[Provided records]

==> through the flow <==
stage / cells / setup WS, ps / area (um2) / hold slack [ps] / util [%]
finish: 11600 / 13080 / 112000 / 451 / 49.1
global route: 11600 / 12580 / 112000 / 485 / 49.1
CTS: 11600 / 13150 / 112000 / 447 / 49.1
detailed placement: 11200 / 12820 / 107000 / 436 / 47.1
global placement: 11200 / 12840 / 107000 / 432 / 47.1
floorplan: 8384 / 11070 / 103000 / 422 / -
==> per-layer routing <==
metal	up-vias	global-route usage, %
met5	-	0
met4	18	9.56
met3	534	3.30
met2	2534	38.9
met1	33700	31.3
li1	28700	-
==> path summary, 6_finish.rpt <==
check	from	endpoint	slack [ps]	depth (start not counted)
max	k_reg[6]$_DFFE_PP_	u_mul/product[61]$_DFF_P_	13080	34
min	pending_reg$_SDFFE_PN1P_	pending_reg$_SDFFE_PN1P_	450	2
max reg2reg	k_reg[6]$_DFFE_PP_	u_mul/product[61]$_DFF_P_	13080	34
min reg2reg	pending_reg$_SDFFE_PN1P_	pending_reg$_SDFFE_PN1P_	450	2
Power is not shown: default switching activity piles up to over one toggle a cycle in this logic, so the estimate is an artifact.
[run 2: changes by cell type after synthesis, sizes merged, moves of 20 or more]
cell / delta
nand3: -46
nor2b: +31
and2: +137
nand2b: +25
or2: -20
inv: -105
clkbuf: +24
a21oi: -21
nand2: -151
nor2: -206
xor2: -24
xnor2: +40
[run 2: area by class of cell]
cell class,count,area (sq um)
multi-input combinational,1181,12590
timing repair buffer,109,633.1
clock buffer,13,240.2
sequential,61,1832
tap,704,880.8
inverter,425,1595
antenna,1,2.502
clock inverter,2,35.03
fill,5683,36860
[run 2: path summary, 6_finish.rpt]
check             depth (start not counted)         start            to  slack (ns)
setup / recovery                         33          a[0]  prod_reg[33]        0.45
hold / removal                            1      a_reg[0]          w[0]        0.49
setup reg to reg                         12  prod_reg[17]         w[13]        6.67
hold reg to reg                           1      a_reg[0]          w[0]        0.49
### config.mk
export PLATFORM = sky130hd
export DESIGN_NAME = encoder_period_wheel_odometry
export DESIGN_NICKNAME = d
export VERILOG_FILES = /design/src/sv/epwo_pkg.sv /design/src/sv/epwo_ctrl.sv /design/src/sv/epwo_dp.sv /design/src/sv/encoder_period_wheel_odometry.sv
export SDC_FILE = /design/constraint.sdc
export NUM_CORES = 1
export LEC_CHECK = 0
export BUFFER_PORTS_ARGS = -buffer_cell sky130_fd_sc_hd__buf_2
export CAP_MARGIN = 20
export CORE_AREA = 2 2 171 340
export CTS_BUF_LIST = sky130_fd_sc_hd__clkbuf_8
export CTS_CLUSTER_SIZE = 14
export DETAILED_ROUTE_END_ITERATION = 8
export DIE_AREA = 0 0 173 342
export HOLD_SLACK_MARGIN = 0.15
export PLACE_DENSITY = 0.67
export REMOVE_ABC_BUFFERS = 1
export SYNTH_ARGS = -nofsm -noshare
export SYNTH_HDL_FRONTEND = slang
export SYNTH_SLANG_ARGS = --single-unit
### constraint.sdc
create_clock -name clk_i -period 13.5 [get_ports clk_i]
set_clock_uncertainty 0.2 [all_clocks]
set_input_delay 1.35 -clock clk_i [delete_from_list [all_inputs] [get_ports clk_i]]
set_output_delay 1.35 -clock clk_i [all_outputs]
set_load 0.02 [all_outputs]
--- src/sv/ackrt_pkg.sv ---
// Shared types and constants for the ack/retransmit tracker.
// Used by the controller, the datapath and the top level; no dependencies.
`timescale 1ns / 1ps

package ackrt_pkg;

  localparam int unsigned PEND_DEPTH = 16;
  localparam int unsigned PEER_DEPTH = 16;
  localparam int unsigned IDX_W      = 4;
  localparam int unsigned ID_W       = 48;
  localparam int unsigned SEQ_W      = 32;

  typedef enum logic [1:0] {
    KIND_SEND = 2'd0,
    KIND_RECV = 2'd1,
    KIND_TICK = 2'd2,
    KIND_BAD  = 2'd3
  } kind_e;

  typedef enum logic [3:0] {
    ACT_IGNORED    = 4'd0,
    ACT_SENT       = 4'd1,
    ACT_TABLE_FULL = 4'd2,
    ACT_ACK_CLEAR  = 4'd3,
    ACT_ACK_MISS   = 4'd4,
    ACT_SEND_ACK   = 4'd5,
    ACT_DELIVER    = 4'd6,
    ACT_DUPLICATE  = 4'd7,
    ACT_RETRANSMIT = 4'd8,
    ACT_GIVE_UP    = 4'd9
  } action_e;

  typedef enum logic [1:0] {
    CFG_SELF_ID = 2'd0,
    CFG_RETRY   = 2'd1,
    CFG_MAX_RTY = 2'd2
  } cfg_idx_e;

  // Commands from the controller to the datapath.
  typedef struct packed {
    logic load;
    logic scan_step;
    logic emit_ack;
    logic emit_final;
  } cmd_t;

  // Status from the datapath to the controller.
  typedef struct packed {
    logic out_free;
    logic direct;
    logic need_ack;
    logic is_tick;
    logic held_valid;
    logic scan_done;
  } sts_t;

endpackage

--- src/sv/ackrt_ctrl.sv ---
// Controller state machine for the ack/retransmit tracker.
// Depends on ackrt_pkg for the command and status structs.
`timescale 1ns / 1ps

module ackrt_ctrl (
  input  logic            clk_i,
  input  logic            rst_ni,
  input  logic            in_valid_i,
  output logic            in_stall_o,
  input  ackrt_pkg::sts_t sts_i,
  output ackrt_pkg::cmd_t cmd_o
);

  typedef enum logic [1:0] {
    S_IDLE,
    S_DISP,
    S_SCAN,
    S_FIN
  } state_e;

  state_e state_q, state_d;

  // Ready only between items.
  assign in_stall_o = (state_q != S_IDLE);

  // Next state and commands.
  always_comb begin
    state_d = state_q;
    cmd_o   = '0;
    unique case (state_q)
      S_IDLE: begin
        if (in_valid_i) begin
          cmd_o.load = 1'b1;
          state_d    = S_DISP;
        end
      end
      S_DISP: begin
        if (sts_i.direct) begin
          if (sts_i.out_free) begin
            cmd_o.emit_final = 1'b1;
            state_d          = S_IDLE;
          end
        end else if (sts_i.need_ack) begin
          if (sts_i.out_free) begin
            cmd_o.emit_ack = 1'b1;
            state_d        = S_SCAN;
          end
        end else begin
          state_d = S_SCAN;
        end
      end
      S_SCAN: begin
        cmd_o.scan_step = 1'b1;
        if (sts_i.scan_done) begin
          state_d = S_FIN;
        end
      end
      S_FIN: begin
        if (sts_i.is_tick && !sts_i.held_valid) begin
          state_d = S_IDLE;
        end else if (sts_i.out_free) begin
          cmd_o.emit_final = 1'b1;
          state_d          = S_IDLE;
        end
      end
      default: state_d = S_IDLE;
    endcase
  end

  // State register.
  always_ff @(posedge clk_i or negedge rst_ni) begin
    if (!rst_ni) begin
      state_q <= S_IDLE;
    end else begin
      state_q <= state_d;
    end
  end

endmodule

--- src/sv/ackrt_datapath.sv ---
// Datapath of the ack/retransmit tracker: item register, pending and peer
// tables, slot scanner and output register. Depends on ackrt_pkg.
`timescale 1ns / 1ps

module ackrt_datapath (
  input  logic                         clk_i,
  input  logic                         rst_ni,
  input  ackrt_pkg::cmd_t              cmd_i,
  output ackrt_pkg::sts_t              sts_o,
  input  logic                         cfg_we_i,
  input  logic [1:0]                   cfg_idx_i,
  input  logic [ackrt_pkg::ID_W-1:0]   cfg_data_i,
  input  logic [1:0]                   kind_i,
  input  logic [31:0]                  now_ms_i,
  input  logic [ackrt_pkg::ID_W-1:0]   peer_id_i,
  input  logic [ackrt_pkg::ID_W-1:0]   dst_id_i,
  input  logic                         dst_present_i,
  input  logic                         is_ack_i,
  input  logic                         is_broadcast_i,
  input  logic [ackrt_pkg::SEQ_W-1:0]  msg_seq_i,
  input  logic [ackrt_pkg::SEQ_W-1:0]  ack_seq_i,
  output logic                         out_valid_o,
  input  logic                         out_stall_i,
  output logic [3:0]                   action_o,
  output logic [ackrt_pkg::ID_W-1:0]   out_peer_o,
  output logic [ackrt_pkg::SEQ_W-1:0]  out_seq_o,
  output logic                         peer_table_full_o,
  output logic                         last_o
);

  localparam int unsigned IW = ackrt_pkg::IDX_W;
  localparam int unsigned DW = ackrt_pkg::ID_W;
  localparam int unsigned SW = ackrt_pkg::SEQ_W;
  localparam logic [IW-1:0] PEND_LAST = IW'(ackrt_pkg::PEND_DEPTH - 1);
  localparam logic [IW-1:0] PEER_LAST = IW'(ackrt_pkg::PEER_DEPTH - 1);

  // Configuration registers.
  logic [DW-1:0] self_id_q;
  logic [15:0]   retry_q;
  logic [3:0]    max_rty_q;

  always_ff @(posedge clk_i or negedge rst_ni) begin
    if (!rst_ni) begin
      self_id_q <= '0;
      retry_q   <= 16'd200;
      max_rty_q <= 4'd3;
    end else if (cfg_we_i) begin
      unique case (cfg_idx_i)
        ackrt_pkg::CFG_SELF_ID: self_id_q <= cfg_data_i;
        ackrt_pkg::CFG_RETRY:   retry_q   <= cfg_data_i[15:0];
        ackrt_pkg::CFG_MAX_RTY: max_rty_q <= cfg_data_i[3:0];
        default: ;
      endcase
    end
  end

  // Item register and sequence counter.
  ackrt_pkg::kind_e kind_q;
  logic [31:0] now_q;
  logic [DW-1:0] peer_q, dst_q;
  logic dst_pres_q, is_ack_q, is_bc_q;
  logic [SW-1:0] mseq_q, aseq_q, seq_q, next_seq_q;

  always_ff @(posedge clk_i) begin
    if (cmd_i.load) begin
      kind_q     <= ackrt_pkg::kind_e'(kind_i);
      now_q      <= now_ms_i;
      peer_q     <= peer_id_i;
      dst_q      <= dst_id_i;
      dst_pres_q <= dst_present_i;
      is_ack_q   <= is_ack_i;
      is_bc_q    <= is_broadcast_i;
      mseq_q     <= msg_seq_i;
      aseq_q     <= ack_seq_i;
      seq_q      <= next_seq_q + SW'(1);
    end
  end

  always_ff @(posedge clk_i or negedge rst_ni) begin
    if (!rst_ni) begin
      next_seq_q <= '0;
    end else if (cmd_i.load && (kind_i == ackrt_pkg::KIND_SEND)) begin
      next_seq_q <= next_seq_q + SW'(1);
    end
  end

  // Item classification.
  logic is_send, is_recv, is_tick, ignored, rx_data;
  assign is_send = (kind_q == ackrt_pkg::KIND_SEND);
  assign is_recv = (kind_q == ackrt_pkg::KIND_RECV);
  assign is_tick = (kind_q == ackrt_pkg::KIND_TICK);
  assign ignored = (peer_q == self_id_q) || (dst_pres_q && (dst_q != self_id_q));
  assign rx_data = is_recv && !ignored && !is_ack_q;

  // Tables.
  logic [ackrt_pkg::PEND_DEPTH-1:0] pend_v_q;
  logic [DW-1:0] pend_dst_q [ackrt_pkg::PEND_DEPTH];
  logic [SW-1:0] pend_seq_q [ackrt_pkg::PEND_DEPTH];
  logic [3:0]    pend_att_q [ackrt_pkg::PEND_DEPTH];
  logic [31:0]   pend_dl_q  [ackrt_pkg::PEND_DEPTH];
  logic [ackrt_pkg::PEER_DEPTH-1:0] peer_v_q;
  logic [DW-1:0] peer_key_q [ackrt_pkg::PEER_DEPTH];
  logic [SW-1:0] peer_seq_q [ackrt_pkg::PEER_DEPTH];

  // Scan state.
  logic [IW-1:0] idx_q;
  logic found_q, free_q;
  logic [IW-1:0] found_idx_q, free_idx_q;

  logic ent_v, ent_hit, due, due_hit, blocked, step_en, at_last;
  logic [31:0] diff;

  always_comb begin
    if (rx_data) begin
      ent_v   = peer_v_q[idx_q];
      ent_hit = ent_v && (peer_key_q[idx_q] == peer_q);
      at_last = (idx_q == PEER_LAST);
    end else begin
      ent_v   = pend_v_q[idx_q];
      ent_hit = ent_v && (pend_dst_q[idx_q] == peer_q) && (pend_seq_q[idx_q] == aseq_q);
      at_last = (idx_q == PEND_LAST);
    end
  end

  assign diff    = now_q - pend_dl_q[idx_q];
  assign due     = !diff[31];
  assign due_hit = is_tick && pend_v_q[idx_q] && due;

  // Output register side.
  logic out_valid_q, out_free;
  assign out_free = !out_valid_q || !out_stall_i;

  // Held tick result, sent once the next one or the end of the walk is known.
  logic held_v_q;
  logic [3:0] held_act_q;
  logic [DW-1:0] held_peer_q;
  logic [SW-1:0] held_seq_q;

  assign blocked = due_hit && held_v_q && !out_free;
  assign step_en = cmd_i.scan_step && !blocked;

  always_ff @(posedge clk_i) begin
    if (cmd_i.load) begin
      idx_q   <= '0;
      found_q <= 1'b0;
      free_q  <= 1'b0;
    end else if (step_en) begin
      idx_q <= idx_q + IW'(1);
      if (ent_hit && !found_q) begin
        found_q     <= 1'b1;
        found_idx_q <= idx_q;
      end
      if (!ent_v && !free_q) begin
        free_q     <= 1'b1;
        free_idx_q <= idx_q;
      end
    end
  end

  // Final result of an item; a tick item gives its held tick result.
  logic [3:0]    fin_act;
  logic [DW-1:0] fin_peer;
  logic [SW-1:0] fin_seq;
  logic          fin_full;

  always_comb begin
    fin_act  = ackrt_pkg::ACT_IGNORED;
    fin_peer = peer_q;
    fin_seq  = mseq_q;
    fin_full = 1'b0;
    case (kind_q)
      ackrt_pkg::KIND_SEND: begin
        fin_seq = seq_q;
        if (is_bc_q) begin
          fin_act  = ackrt_pkg::ACT_SENT;
          fin_peer = '0;
        end else if (is_ack_q || free_q) begin
          fin_act = ackrt_pkg::ACT_SENT;
        end else begin
          fin_act = ackrt_pkg::ACT_TABLE_FULL;
        end
      end
      ackrt_pkg::KIND_RECV: begin
        if (ignored) begin
          fin_act = ackrt_pkg::ACT_IGNORED;
        end else if (is_ack_q) begin
          fin_seq = aseq_q;
          fin_act = found_q ? ackrt_pkg::ACT_ACK_CLEAR : ackrt_pkg::ACT_ACK_MISS;
        end else if (found_q && (peer_seq_q[found_idx_q] == mseq_q)) begin
          fin_act = ackrt_pkg::ACT_DUPLICATE;
        end else begin
          fin_act  = ackrt_pkg::ACT_DELIVER;
          fin_full = !found_q && !free_q;
        end
      end
      ackrt_pkg::KIND_TICK: begin
        fin_act  = held_act_q;
        fin_peer = held_peer_q;
        fin_seq  = held_seq_q;
      end
      default: begin
        fin_peer = '0;
        fin_seq  = '0;
      end
    endcase
  end

  // Pending and peer table valid bits.
  logic commit;
  assign commit = cmd_i.emit_final && !is_tick;

  always_ff @(posedge clk_i or negedge rst_ni) begin
    if (!rst_ni) begin
      pend_v_q <= '0;
      peer_v_q <= '0;
    end else begin
      if (step_en && due_hit && (pend_att_q[idx_q] >= max_rty_q)) begin
        pend_v_q[idx_q] <= 1'b0;
      end
      if (commit && is_send && !is_bc_q && !is_ack_q && free_q) begin
        pend_v_q[free_idx_q] <= 1'b1;
      end
      if (commit && is_recv && !ignored && is_ack_q && found_q) begin
        pend_v_q[found_idx_q] <= 1'b0;
      end
      if (commit && rx_data && !found_q && free_q) begin
        peer_v_q[free_idx_q] <= 1'b1;
      end
    end
  end

  // Table contents.
  always_ff @(posedge clk_i) begin
    if (step_en && due_hit && (pend_att_q[idx_q] < max_rty_q)) begin
      pend_att_q[idx_q] <= pend_att_q[idx_q] + 4'd1;
      pend_dl_q[idx_q]  <= now_q + {16'd0, retry_q};
    end
    if (commit && is_send && !is_bc_q && !is_ack_q && free_q) begin
      pend_dst_q[free_idx_q] <= peer_q;
      pend_seq_q[free_idx_q] <= seq_q;
      pend_att_q[free_idx_q] <= 4'd0;
      pend_dl_q[free_idx_q]  <= now_q + {16'd0, retry_q};
    end
    if (commit && rx_data) begin
      if (found_q) begin
        peer_seq_q[found_idx_q] <= mseq_q;
      end else if (free_q) begin
        peer_key_q[free_idx_q] <= peer_q;
        peer_seq_q[free_idx_q] <= mseq_q;
      end
    end
  end

  // Held tick result.
  always_ff @(posedge clk_i or negedge rst_ni) begin
    if (!rst_ni) begin
      held_v_q <= 1'b0;
    end else if (cmd_i.load || cmd_i.emit_final) begin
      held_v_q <= 1'b0;
    end else if (step_en && due_hit) begin
      held_v_q <= 1'b1;
    end
  end

  always_ff @(posedge clk_i) begin
    if (step_en && due_hit) begin
      held_act_q  <= (pend_att_q[idx_q] >= max_rty_q) ? ackrt_pkg::ACT_GIVE_UP
                                                      : ackrt_pkg::ACT_RETRANSMIT;
      held_peer_q <= pend_dst_q[idx_q];
      held_seq_q  <= pend_seq_q[idx_q];
    end
  end

  // Output register.
  logic push_held;
  assign push_held = step_en && due_hit && held_v_q;

  always_ff @(posedge clk_i or negedge rst_ni) begin
    if (!rst_ni) begin
      out_valid_q <= 1'b0;
    end else if (cmd_i.emit_ack || cmd_i.emit_final || push_held) begin
      out_valid_q <= 1'b1;
    end else if (!out_stall_i) begin
      out_valid_q <= 1'b0;
    end
  end

  always_ff @(posedge clk_i) begin
    if (cmd_i.emit_ack) begin
      action_o          <= ackrt_pkg::ACT_SEND_ACK;
      out_peer_o        <= peer_q;
      out_seq_o         <= mseq_q;
      peer_table_full_o <= 1'b0;
      last_o            <= 1'b0;
    end else if (push_held) begin
      action_o          <= held_act_q;
      out_peer_o        <= held_peer_q;
      out_seq_o         <= held_seq_q;
      peer_table_full_o <= 1'b0;
      last_o            <= 1'b0;
    end else if (cmd_i.emit_final) begin
      action_o          <= fin_act;
      out_peer_o        <= fin_peer;
      out_seq_o         <= fin_seq;
      peer_table_full_o <= fin_full;
      last_o            <= 1'b1;
    end
  end

  assign out_valid_o = out_valid_q;

  // Status to the controller.
  always_comb begin
    sts_o            = '0;
    sts_o.out_free   = out_free;
    sts_o.direct     = (kind_q == ackrt_pkg::KIND_BAD) || (is_send && (is_bc_q || is_ack_q))
                       || (is_recv && ignored);
    sts_o.need_ack   = rx_data && dst_pres_q;
    sts_o.is_tick    = is_tick;
    sts_o.held_valid = held_v_q;
    sts_o.scan_done  = step_en && at_last;
  end

endmodule

--- src/sv/ack_retransmit_tracker_unit.sv ---
// Ack/retransmit tracker: a send sequencer with a pending retry table and a
// per-source duplicate filter. A direct item goes from the item register
// to the result register; other items first walk a table (16 slots, one per
// cycle in the shared scanner, held while a due tick result waits on a stalled
// output). One item at a time: the input stalls until the item is done.
// Reset (async, active low) clears the sequence counter, all valid bits and
// restores the registers to self_id 0, retry interval 200, max retries 3.
`timescale 1ns / 1ps

module ack_retransmit_tracker_unit (
  input  logic        clk_i,
  input  logic        rst_ni,
  input  logic        cfg_we_i,
  input  logic [1:0]  cfg_idx_i,
  input  logic [47:0] cfg_data_i,
  input  logic        in_valid_i,
  output logic        in_stall_o,
  input  logic [1:0]  kind_i,
  input  logic [31:0] now_ms_i,
  input  logic [47:0] peer_id_i,
  input  logic [47:0] dst_id_i,
  input  logic        dst_present_i,
  input  logic        is_ack_i,
  input  logic        is_broadcast_i,
  input  logic [31:0] msg_seq_i,
  input  logic [31:0] ack_seq_i,
  output logic        out_valid_o,
  input  logic        out_stall_i,
  output logic [3:0]  action_o,
  output logic [47:0] out_peer_o,
  output logic [31:0] out_seq_o,
  output logic        peer_table_full_o,
  output logic        last_o
);

  ackrt_pkg::cmd_t cmd;
  ackrt_pkg::sts_t sts;

  // Sequencing.
  ackrt_ctrl u_ctrl (
    .clk_i      (clk_i),
    .rst_ni     (rst_ni),
    .in_valid_i (in_valid_i),
    .in_stall_o (in_stall_o),
    .sts_i      (sts),
    .cmd_o      (cmd)
  );

  // Tables and result path.
  ackrt_datapath u_dp (
    .clk_i             (clk_i),
    .rst_ni            (rst_ni),
    .cmd_i             (cmd),
    .sts_o             (sts),
    .cfg_we_i          (cfg_we_i),
    .cfg_idx_i         (cfg_idx_i),
    .cfg_data_i        (cfg_data_i),
    .kind_i            (kind_i),
    .now_ms_i          (now_ms_i),
    .peer_id_i         (peer_id_i),
    .dst_id_i          (dst_id_i),
    .dst_present_i     (dst_present_i),
    .is_ack_i          (is_ack_i),
    .is_broadcast_i    (is_broadcast_i),
    .msg_seq_i         (msg_seq_i),
    .ack_seq_i         (ack_seq_i),
    .out_valid_o       (out_valid_o),
    .out_stall_i       (out_stall_i),
    .action_o          (action_o),
    .out_peer_o        (out_peer_o),
    .out_seq_o         (out_seq_o),
    .peer_table_full_o (peer_table_full_o),
    .last_o            (last_o)
  );

endmodule
--- config.mk ---
export PLATFORM = sky130hd
export DESIGN_NAME = ack_retransmit_tracker_unit
export DESIGN_NICKNAME = d
export VERILOG_FILES = /design/src/sv/ackrt_pkg.sv /design/src/sv/ackrt_ctrl.sv /design/src/sv/ackrt_datapath.sv /design/src/sv/ack_retransmit_tracker_unit.sv
export SDC_FILE = /design/constraint.sdc
export NUM_CORES = 2
export LEC_CHECK = 0
export BUFFER_PORTS_ARGS = -buffer_cell sky130_fd_sc_hd__buf_2
export CAP_MARGIN = 20
export CORE_MARGIN = 1.5
export CORE_UTILIZATION = 35
export DETAILED_ROUTE_END_ITERATION = 10
export GPL_TIMING_DRIVEN = 1
export MAX_ROUTING_LAYER = met4
export RECOVER_POWER = 100
export SLEW_MARGIN = 5
export SYNTH_ARGS = -nofsm -noshare
export SYNTH_HDL_FRONTEND = slang
export SYNTH_SLANG_ARGS = --single-unit
--- constraint.sdc ---
create_clock -name clk_i -period 12.3 [get_ports clk_i]
set_clock_uncertainty 0.15 [all_clocks]
set_input_delay 1.845 -clock clk_i [delete_from_list [all_inputs] [get_ports clk_i]]
set_output_delay 1.845 -clock clk_i [all_outputs]
set_load 0.02 [all_outputs]
==> results_dict.tcl <==
set metrics [dict create \
    routed_wl_um 468000 \
    first_global_vias 80100 \
    cts_max_path_buffers 4 \
    place_area_um2 157000 \
    finalCriticalPeriod_ns 10.24 \
    layout.nets 8524 \
    synth_ff_type "edfxtp_1" \
    hold_violations 0 \
    grt_overflow 0 \
    wl_per_cell_um 32.9 \
    syn-mean-instance-area_um2 19.5 \
    cts_buffers 386 \
    cts_setup_buffers 0 \
    final_common_cell "edfxtp_1" \
    p_sw_frac 0.316 \
    ant_nets 0 \
    die_height_um 654 \
    fill_cells 37600 \
    worstPathArrival_ns 10.74 \
    layout_common_cells "edfxtp_1 (3534), mux4_2 (732), clkbuf_16 (389)" \
    power.switching_w 0.0113 \
    rows 239 \
    drt_pass1_iterations 8 \
    fmax_mhz 97.7 \
    clkLatencyLatePin_ns 1.01 \
    status "finished, violations left" \
    port_buffers 339 \
    drc 0 \
    dieArea_um2 428000 \
    final_max_slew_viol_count 3178 \
    critical_path.max_stage_delay_ns 2.20 \
    drive_gt1_frac 0.216 \
    num_vias 80400 \
    leakagePower_nw 54.0 \
    worst_path_max_delay_cell "clkbuf_1" \
    syn_area_um2 148000 \
    combPwrFrac 0.236 \
    cts_root_buffer "clkbuf_16" \
    path_class "flip-flop to flip-flop" \
    antenna_found_initial 43 \
    rsz0062_at_grt "false" \
    clockPowerShare 0.326 \
    relSlewSlack -2.49 \
    tightest_slew_ns 5.23 \
    grt_max_degree 121 \
    hold_ws_ns 0.313 \
    cp_num_buf_inv 3 \
    path_clk_slew_ns 0.07 \
    io_pins 340 \
    min_period_over_period 0.832 \
    p_per_area_nw_per_um2 211 \
    ys_ff_latch 3690 \
    yosys_warnings 0 \
    crit_chain "clkbuf_1, nor2b_1, clkbuf_1, buf_4, a22oi_1, a31oi_1, o21bai_1, or4_1, or4b_1, nor3_1, a32oi_1, nor3_2" \
    htreeDepth 5 \
    violations "max-capacitance violations, max-slew violations" \
    worst_setup_path_start_kind "flip-flop" \
    ys_seq_area_frac 0.740 \
    syn_nets 7943 \
    gp_congestion 0.938 \
    fin_setup_tns_ns 0 \
    ir_worst_vdd_mv 0.163 \
    seqPwrFrac 0.438 \
    worstPathMaxFanout 34 \
    final_area_um2 169000 \
    hold_start "u_dp.peer_v_q[12]" \
    core_um2 423000 \
    end_kind "flip-flop" \
    die_w_um 654 \
    crit_required_ns 12.80 \
    synth_edf_count 3534 \
    setup_viol 0 \
    min_path_type "flip-flop to flip-flop" \
    total_power_w 0.0357 \
    cpMostUsedCell "clkbuf_1" \
    vias_per_cell 5.65 \
    grt_pass1_wl_um 642000 \
    async_flop_share 0.0369 \
    drt_iter0_drc 10300 \
    synth_cells 7634 \
    cts_tree "done" \
    p_int_w 0.0244 \
    hpwl_um 286000 \
    drv_cap 93 \
    cts_resized 0 \
    path_delay_family "buffers and inverters" \
    yosysUniqueCellTypes 101 \
    cts_sinks 3690 \
    initial_core_util 0.351 \
    grt_usage 0.220 \
    hold_buffers 0 \
    area_delta_synth_final_pct 14.0 \
]
worst paths after layout:
path | endpoint | slack (ns) | cells past startpoint
worst max-delay path | u_dp.found_idx_q[3] | 2.06 | 12
worst min-delay path | u_dp.peer_v_q[12] | 0.31 | 1
worst max register to register | u_dp.found_idx_q[3] | 2.06 | 12
worst min register to register | u_dp.peer_v_q[12] | 0.31 | 1
max in group asynchronous | u_dp.next_seq_q[29] | 4.24 | 2
min in group asynchronous | u_dp.self_id_q[42] | 2.60 | 1
through the flow:
step                      instances  utilization  worst slack [ns]
after floorplan                7634            -              1.27
after global placement        13500        0.372              4.70
after detailed placement      13500        0.372              4.68
after CTS                     14200        0.402              4.63
after global routing          14200        0.400              2.13
final                         14200        0.400              2.06
logic make-up (layout without fill, tap and decap cells):
group / after synthesis / after routing / synth area share
flops: 3690 / 3690 / 0.740
mux: 1250 / 1250 / 0.148
simple gates: 1050 / 1050 / 0.0354
compound gates: 710 / 710 / 0.0320
buf+inv: 530 / 1426 / 0.0188
xor+xnor: 347 / 347 / 0.0205
fa+ha+maj: 57 / 57 / 0.00485
other cells: 0 / 25 / 0
Yosys cell counts, types with 46 or more instances:
cell | n | area (um^2)
a21oi_1 | 159 | 796
xnor2_1 | 185 | 1620
buf_6 | 50 | 563
nor2_1 | 195 | 732
a22oi_1 | 92 | 691
o21ai_0 | 141 | 706
dfrtp_1 | 131 | 3280
inv_1 | 115 | 432
nand4_1 | 58 | 363
buf_2 | 107 | 536
mux4_2 | 732 | 16500
a22o_1 | 57 | 499
nand3_1 | 113 | 566
mux2i_1 | 382 | 3820
clkbuf_1 | 156 | 586
edfxtp_1 | 3534 | 106000
xor2_1 | 162 | 1420
ha_1 | 56 | 701
nand2_1 | 345 | 1290
mux2_2 | 122 | 1370
buf_1 | 46 | 173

[/Provided records]

Brief
Find "end else if (step_en) begin" in the entries above and copy that whole line exactly, then each line after it through the line that contains "fin_seq = seq_q;".

Answer section
    end else if (step_en) begin
      idx_q <= idx_q + IW'(1);
      if (ent_hit && !found_q) begin
        found_q     <= 1'b1;
        found_idx_q <= idx_q;
      end
      if (!ent_v && !free_q) begin
        free_q     <= 1'b1;
        free_idx_q <= idx_q;
      end
    end
  end

  // Final result of an item; a tick item gives its held tick result.
  logic [3:0]    fin_act;
  logic [DW-1:0] fin_peer;
  logic [SW-1:0] fin_seq;
  logic          fin_full;

  always_comb begin
    fin_act  = ackrt_pkg::ACT_IGNORED;
    fin_peer = peer_q;
    fin_seq  = mseq_q;
    fin_full = 1'b0;
    case (kind_q)
      ackrt_pkg::KIND_SEND: begin
        fin_seq = seq_q;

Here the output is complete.